Using Perl, it's relatively easy to convert any given document to an HTML representation, as long as you know the general layout of the document and have a mapping from the document's internal layout to a corresponding HTML element. General Issues
As we've stated, the general algorithm for converting a given document to HTML implies knowing something about the internals of the document. For ASCII text files, this is fairly easy to do. Binary formats require some additional investigation. Furthermore, some types of binary document formats are proprietary and may require that you obtain the structure from the owner or distributor in order to parse them properly. For the sake of brevity, we'll restrict our discussion to parsing and converting ordinary ASCII documents to HTML.
Mail Folders
The typical UNIX mail file is one example of a text file that has a known format and that's relatively easy to parse and convert to an HTML equivalent. The resulting HTML file may be as useful as a Web document when it contains the messages sent to a public mailing list, for instance. There are numerous means available for making a mail file searchable. Some searching algorithms have already been discussed in this tutorial; however, because we know the format of a mail file, we not only can search through it more easily, but we also can provide a hypertext view of the messages within.

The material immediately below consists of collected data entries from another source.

## config.mk

```make
export PLATFORM = sky130hd
export DESIGN_NAME = uart_rx_fifo_flat
export DESIGN_NICKNAME = d
export VERILOG_FILES = /design/src/rtl/uart_pkg.sv /design/src/rtl/uart_rx_fifo_if.sv /design/src/rtl/fifo_mem.sv /design/src/rtl/uart_rx_fifo.sv /design/src/flat_wrapper.sv
export SDC_FILE = /design/constraint.sdc
export NUM_CORES = 1
export LEC_CHECK = 0
export BUFFER_PORTS_ARGS = -buffer_cell sky130_fd_sc_hd__buf_4
export CAP_MARGIN = 10
export CORE_MARGIN = 2
export CORE_UTILIZATION = 35
export DETAILED_ROUTE_END_ITERATION = 8
export GPL_ROUTABILITY_DRIVEN = 0
export GPL_TIMING_DRIVEN = 0
export PLACE_DENSITY = 0.54
export SKIP_CTS_REPAIR_TIMING = 1
export SLEW_MARGIN = 20
export SYNTH_ARGS = -nofsm -noshare
export SYNTH_HDL_FRONTEND = slang
export SYNTH_SLANG_ARGS = --single-unit
```

## constraint.sdc

```tcl
create_clock -name clk -period 2.45 [get_ports clk]
set_clock_uncertainty 0.1 [all_clocks]
set_input_delay 0.245 -clock clk [delete_from_list [all_inputs] [get_ports clk]]
set_output_delay 0.245 -clock clk [all_outputs]
set_load 0.01 [all_outputs]
```
`config.mk`:
```
export PLATFORM = sky130hd
export DESIGN_NAME = alu_result_queue
export DESIGN_NICKNAME = d
export VERILOG_FILES = /design/src/rtl/alu_result_queue.sv
export SDC_FILE = /design/constraint.sdc
export NUM_CORES = 1
export LEC_CHECK = 0
export CELL_PAD_IN_SITES_DETAIL_PLACEMENT = 0
export CELL_PAD_IN_SITES_GLOBAL_PLACEMENT = 1
export CORE_MARGIN = 5
export CORE_UTILIZATION = 30
export DETAILED_ROUTE_END_ITERATION = 6
export GPL_TIMING_DRIVEN = 0
export PLACE_DENSITY = 0.56
export REMOVE_ABC_BUFFERS = 1
export SYNTH_ARGS = -nofsm -noshare
export SYNTH_HDL_FRONTEND = slang
export SYNTH_SLANG_ARGS = --single-unit
```
`constraint.sdc`:
```
create_clock -name clk -period 21.4 [get_ports clk]
set_input_delay 3.21 -clock clk [delete_from_list [all_inputs] [get_ports clk]]
set_output_delay 3.21 -clock clk [all_outputs]
set_load 0.01 [all_outputs]
```
`src/rtl/alu_result_queue.sv`:
```
// Capture stage for the combinational ALU: forwards operands, queues {op,a,b,r,zero} for a consumer.
// Latency: an accepted entry appears on out_* one cycle after the accepting edge; no empty bypass.
// Backpressure: in_ready drops when the queue holds DEPTH entries; it depends on registered level only.

// Generic clear-on-reset FIFO with an occupancy count.
// Latency: one cycle from push to visible head; no bypass when empty.
// Backpressure: push_rdy is low at full, and a same-cycle pop does not free a slot.
module alu_result_fifo #(
  parameter int WIDTH = 8,
  parameter int DEPTH = 4
) (
  input  logic                     clk,
  input  logic                     rst,
  input  logic                     push_vld,
  output logic                     push_rdy,
  input  logic [WIDTH-1:0]         push_dat,
  output logic                     pop_vld,
  input  logic                     pop_rdy,
  output logic [WIDTH-1:0]         pop_dat,
  output logic [$clog2(DEPTH):0]   level
);
  localparam int AW = $clog2(DEPTH);
  localparam int LW = AW + 1;

  logic [WIDTH-1:0] mem [DEPTH];
  logic [AW-1:0]    wr_ptr;
  logic [AW-1:0]    rd_ptr;
  logic             push;
  logic             pop;

  // Full/empty come from the registered level, never from pointer comparison.
  assign push_rdy = (level < LW'(DEPTH));
  assign pop_vld  = (level != '0);
  assign pop_dat  = mem[rd_ptr];
  assign push     = push_vld && push_rdy;
  assign pop      = pop_vld && pop_rdy;

  // Storage, pointers and level; reset wipes every entry so stale data never reaches the head.
  always_ff @(posedge clk or posedge rst) begin
    if (rst) begin
      for (int i = 0; i < DEPTH; i++) begin
        mem[i] <= '0;
      end
      wr_ptr <= '0;
      rd_ptr <= '0;
      level  <= '0;
    end else begin
      if (push) begin
        mem[wr_ptr] <= push_dat;
        wr_ptr      <= wr_ptr + AW'(1);
      end
      if (pop) begin
        rd_ptr <= rd_ptr + AW'(1);
      end
      case ({push, pop})
        2'b10:   level <= level + LW'(1);
        2'b01:   level <= level - LW'(1);
        default: level <= level;
      endcase
    end
  end
endmodule

module alu_result_queue #(
  parameter int DATA_WIDTH = 32,
  parameter int OP_WIDTH   = 4,
  parameter int DEPTH      = 4
) (
  input  logic                     clk,
  input  logic                     rst,
  input  logic                     in_valid,
  output logic                     in_ready,
  input  logic [OP_WIDTH-1:0]      in_op,
  input  logic [DATA_WIDTH-1:0]    in_a,
  input  logic [DATA_WIDTH-1:0]    in_b,
  output logic [OP_WIDTH-1:0]      alu_op,
  output logic [DATA_WIDTH-1:0]    alu_a,
  output logic [DATA_WIDTH-1:0]    alu_b,
  input  logic [DATA_WIDTH-1:0]    alu_r,
  output logic                     out_valid,
  input  logic                     out_ready,
  output logic [OP_WIDTH-1:0]      out_op,
  output logic [DATA_WIDTH-1:0]    out_a,
  output logic [DATA_WIDTH-1:0]    out_b,
  output logic [DATA_WIDTH-1:0]    out_r,
  output logic                     out_zero,
  output logic [$clog2(DEPTH):0]   level,
  output logic [15:0]              n_done
);
  typedef struct packed {
    logic [OP_WIDTH-1:0]   op;
    logic [DATA_WIDTH-1:0] a;
    logic [DATA_WIDTH-1:0] b;
    logic [DATA_WIDTH-1:0] r;
    logic                  zero;
  } entry_t;

  entry_t wr_entry;
  entry_t rd_entry;

  // Operands go to the ALU ungated so its result is settled by the accepting edge.
  assign alu_op = in_op;
  assign alu_a  = in_a;
  assign alu_b  = in_b;

  assign wr_entry = '{op: in_op, a: in_a, b: in_b, r: alu_r, zero: (alu_r == '0)};

  alu_result_fifo #(
    .WIDTH ($bits(entry_t)),
    .DEPTH (DEPTH)
  ) u_fifo (
    .clk      (clk),
    .rst      (rst),
    .push_vld (in_valid),
    .push_rdy (in_ready),
    .push_dat (wr_entry),
    .pop_vld  (out_valid),
    .pop_rdy  (out_ready),
    .pop_dat  (rd_entry),
    .level    (level)
  );

  assign out_op   = rd_entry.op;
  assign out_a    = rd_entry.a;
  assign out_b    = rd_entry.b;
  assign out_r    = rd_entry.r;
  assign out_zero = rd_entry.zero;

  // Completed-entry counter; wraps naturally at 16 bits.
  always_ff @(posedge clk or posedge rst) begin
    if (rst) begin
      n_done <= '0;
    end else if (out_valid && out_ready) begin
      n_done <= n_done + 16'd1;
    end
  end
endmodule
```
Word level (Yosys, flattened, before mapping):

Index checks and enable logic that the tools add are counted.

* flip-flop bits (word level): 427
* bits of input ports: 104
* output and inout bits: 190
* logic and storage cells: 34

* $add $sub $neg: 5
* $lt $le $gt $ge: 4
* equal/unequal tests: 2
* multiplexer cells: 7
* bitwise operators: 2
* reduce and logical (&&, ||, !) cells: 6

Operators with widths (count)
* $bwmux 404: 1
* $mux 101: 3
* $bmux 101 s2: 1
* $demux 101 s2: 1
* $logic_not 32->1: 1
* $add 16x1->16 const B: 1
* $ge 3x3->1 const B: 2
* $not 2->3: 2
* $pmux 3 s2: 1
* $add 2x1->2 const B: 2
* $add 3x1->3 const B: 1
* $logic_and 1x1->1: 3
* $lt 3x1->1 const B: 1
* $lt 3x3->1 const B: 1
* $reduce_bool 3->1: 1
* $sub 3x1->3 const B: 1
* $eq 2x1->1 const B: 1
* $eq 2x2->1 const B: 1
* $reduce_bool 2->1: 1

Depth between registers and ports, before layout:

* depth in word-level cells: 6
* gate-level depth with buffers: 9
* depth with buffers taken out: 8

Modules after synthesis:

A second synthesis with hierarchy kept.

* cell total of the unflattened synthesis: 1154
* area total of the unflattened synthesis: 20985.1 µm²

Modules (own cells, without submodules)
* alu_result_fifo: instances 1, cells each 1016, area each 19706.4 µm², sequential area each 10284.9 µm²
* alu_result_queue: instances 1, cells each 138, area each 1278.7 µm², sequential area each 400.4 µm²

Worst setup path before layout:

Ideal clock, no wire load.

* path type: input to output
* from: in in_a[0]
* to: out alu_a[0]
* arrival: 3329 ps
* path slack: 14861 ps
* cell stages on the path: 1
* path buffers: 1
* path through: buf_4

RTL lines
* start, declared: RTL line 74 `input logic [DATA_WIDTH-1:0] in_a,`
* end, declared: RTL line 77 `output logic [DATA_WIDTH-1:0] alu_a,`

No word-level cell between the ends.

Worst setup path in the final report:

* from: in in_a[3]
* to: out alu_a[3]

No word-level cell between the ends.

==> summary.md <==
| Metric | Value |
|---|---|
| Status | `finished clean` |
| Routability cong. | `0.673` |
| Setup Skew | `0.0151 ns` |
| Crit-path cells | `clkdlybuf4s50_1, clkdlybuf4s50_1` |
| Clock Sinks | `427` |
| Die area | `slightly below 0.07 mm^2` |
| CP Launch Type | `primary input` |
| Initial drt markers | `389` |
| Post_cts resized | `0` |
| Flop and latch count out of synthesis | `427` |
| Post-CTS Setup Bufs | `0` |
| R2r startpoint | `u_fifo.level[2]` |
| Max VDD drop | `71.6 uV` |
| Area occupied by multi-input gates | `0.00742 mm^2` |
| # hold bufs at CTS | `0` |
| Max-Cap Viols | `0` |
| Arr. time, crit path | `4.38 ns` |
| CTS tree | `yes` |
| Largest net degree at the start of global routing | `124` |
| Final hold vios | `0` |
| Hold_sp | `n_done[15]` |
| WL final | `between 40 and 50 mm` |
| Clock H-tree levels | `2` |
| Reg area | `0.0107 mm^2` |
| Worst Setup Slack, final | `roughly 14 ns` |
| Fill cell count | `5917` |
| Measured slew at the worst slew-check pin | `approximately 1.1 ns` |
| Tot GR Track Use | `13.4%` |
| Cell mode on critical path | `clkdlybuf4s50_1` |
| Initial antenna violation count | `0` |
| Fin crit period | `7.59 ns` |
| Initial Util | `30.2%` |
| Max Fanout on Critical Path | `5` |
| Hold Crit Class | `flop to flop` |
| CP delay by family, top | `buffers and inverters` |
| DRT antenna net count | `0` |
| Ys flop type | `dfrtp_1` |
| Max Clk Rate | `~130 MHz` |
| DR DRC count | `0` |
| Slew Limit Fails | `0` |
| First-pass GRT wire length | `72.2 mm` |
| Vias | `10600` |
| Port Buf Inserts | `between 200 and 300` |
| Number of core rows | `92` |
| Die width | `262 um` |
| DR vias/cell | `4.66` |
| Cell Area, Synth | `0.0190 mm^2` |
| Final Setup Violations | `0` |
| Mapped Cells | `1159` |
| Most common cell after layout, fill and taps aside | `dfrtp_1` |
| FF-to-FF path depth | `4` |
| Number of global-route vias before repair | `12000` |
| Dpl hpwl | `28.7 mm` |
| R2R Path End | `u_fifo.mem[163]` |
| Synth Area per Inst | `16.4 um^2` |
| Hold endpoint | `n_done[15]` |
| Final net count | `around 1500` |
| GR Overflow Total | `0` |
| Core area | `about 0.063 mm^2` |
| Pre-CTS WS | `about 14 ns` |
| Crit Path Class | `primary input to output port` |
| CP required | `roughly 18 ns` |
| Ports | `294` |
| Setup TNS | `0 ns` |
| Longest Clk Path Bufs | `3` |
| Unrepaired setup endpoints after global routing | `false` |
| R2r setup slk | `18.69 ns` |
| Post-synth EDFFs | `0` |
| Cell variety after synth | `28` |
| CTS Buf Count | `between 50 and 60` |
| Hold-critical path depth | `1` |
| Root Buffer | `clkbuf_16` |
| PwrDens | `161 mW/mm^2` |
| Post-route clock period utilization | `35.5%` |
| P&R area growth vs syn | `27.3%` |
| YS warnings | `0` |
| CP max-delay cell | `clkdlybuf4s50_1` |
| Relative slew slack | `28.4%` |
| Die Ht | `between 200 and 300 um` |
| First drt pass iteration count | `4` |
| Layout cells sized above 1 | `around 43%` |
| Async set-reset flop share out of synthesis | `100%` |
| Worst path max stage delay | `0.59 ns` |
| Buf+Inv Stages, Crit Path | `2` |
| Most frequent cells in the layout | `425 x dfrtp_1, 405 x mux2_2, 293 x clkdlybuf4s50_1` |
| Sequential cell area fraction in the yosys report | `56.3%` |
| Leak pwr | `0.0101 uW` |
| Antenna cells | `0` |
| Clock latency on the worst-skew pair | `0.58 ns` |
| Worst-path clk slew | `0.06 ns` |
| Wire per inst | `20.1 um` |
| Crit. End Element | `output port` |
metal layers:
metal | wire (um) | global-route usage, %
met1 | 19500 | 17.5
met2 | 22700 | 22.4
met3 | 2440 | 3.41
met4 | 871 | 3.37
met5 | 0 | 0
worst max path at each step:
stage / start / endpoint / slack [ns] / cells past startpoint
2_1_floorplan: rst / n_done[0] / 6.30 / 1
3_3_place_gp: rst / u_fifo.mem[181] / 0.71 / 2
3_5_place_dp: in_b[4] / alu_b[4] / 13.79 / 2
4_1_cts: in_b[0] / alu_b[0] / 13.79 / 2
5_1_grt: in_b[0] / alu_b[0] / 13.76 / 2
6_report: in_a[3] / alu_a[3] / 13.81 / 2
cells by family (layout without fill, tap and decap cells):
| kind of cell | Yosys count | after routing | share of synthesized area (%) |
|---|---|---|---|
| AND/OR/NAND/NOR | 48 | 48 | 1.31 |
| buffers and inverters | 147 | 406 | 4.72 |
| multiplexers | 507 | 507 | 36.1 |
| adder cells (fa/ha/maj) | 7 | 7 | 0.501 |
| flip-flops | 427 | 427 | 56.3 |
| XOR/XNOR | 21 | 21 | 0.969 |
| AO/OA/AOI/OAI | 2 | 2 | 0.112 |
synthesized netlist by cell type, drive strengths merged, types with 3 or more instances:
master / number / area share [%]
nor4: 8 / 0.26
nor3: 3 / 0.11
buf: 135 / 4.5
nand4: 3 / 0.099
nand3: 5 / 0.13
nand2: 13 / 0.26
inv: 10 / 0.20
dfrtp: 427 / 56
mux4: 101 / 12
ha: 6 / 0.40
nor2: 9 / 0.18
mux2: 405 / 24
xnor2: 8 / 0.37
xor2: 13 / 0.60
state kept, by name, indices dropped and copies added (netlist names):
signal         count
u_fifo.level       3
n_done            16
u_fifo.rd_ptr      2
u_fifo.wr_ptr      2
u_fifo.mem       404
where the power goes:
| group | total (uW) | internal [uW] | switching [uW] | leakage [uW] |
|---|---|---|---|---|
| registers | 1420 | 1210 | 213 | 0.00515 |
| logic | 1660 | 1040 | 614 | 0.00412 |
| clock network | 818 | 485 | 333 | 0.000782 |
| total | 3890 | 2730 | 1160 | 0.0101 |
cell type report:
type                       count  area share (%)
clock buffer                  77            6.28
tap                          846            4.38
clock inverter                11           0.285
multi-input combinational    585            30.7
inverter                      10           0.186
sequential                   427            44.3
timing repair buffer         308            13.9
through the flow:
stage	hold WS (ns)	cells	power [uW]	util [%]	area, um^2
after floorplan	0.474	1022	2420	-	18100
after global placement	0.460	2161	3220	35.2	22100
after detailed placement	0.459	2176	3130	35.9	22600
after CTS	0.474	2264	3990	38.4	24200
after global routing	0.501	2264	4140	38.4	24200
final	0.469	2264	3890	38.4	24200
No activity file was read; power rests on OpenSTA's default activity.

Converting a mail file to an HTML document provides the ability to browse all of the messages in the file in the order that they arrived, much like the standard MUA
interface, or in a threaded order, according to subject.
The MailArchive
tool is available at any CPAN site. It provides a script to process mail folders and store them in a way that can then be accessed through an index.html
, which it creates as it parses the mail file. It also provides a search library to allow keyword searches on the archive. The current version, as of this chapter, is 1.9, and its location in the CPAN is
~/authors/id/LFINI/MailArch-1.9.tar.gz.
http://www.oac.uci.edu/indiv/ehood/mhonarc.html
Another Perl tool for producing HTML from mail files and folders is called MHonArc, written by Earl Hood. It provides a powerful set of features for indexing, searching, and marking up HTML produced from mail folders. Get all the information about obtaining and using MHonArc from http://www.oac.uci.edu/indiv/ehood/mhonarc.html
.
The author of MHonArc, Earl Hood, has done extensive work on the topic of SGML DTD conversion to HTML, as well. While that topic is beyond the scope of this text (and this author :-), Mr. Hood's
perlSGML
package is also available through the CPAN and at the preceding site.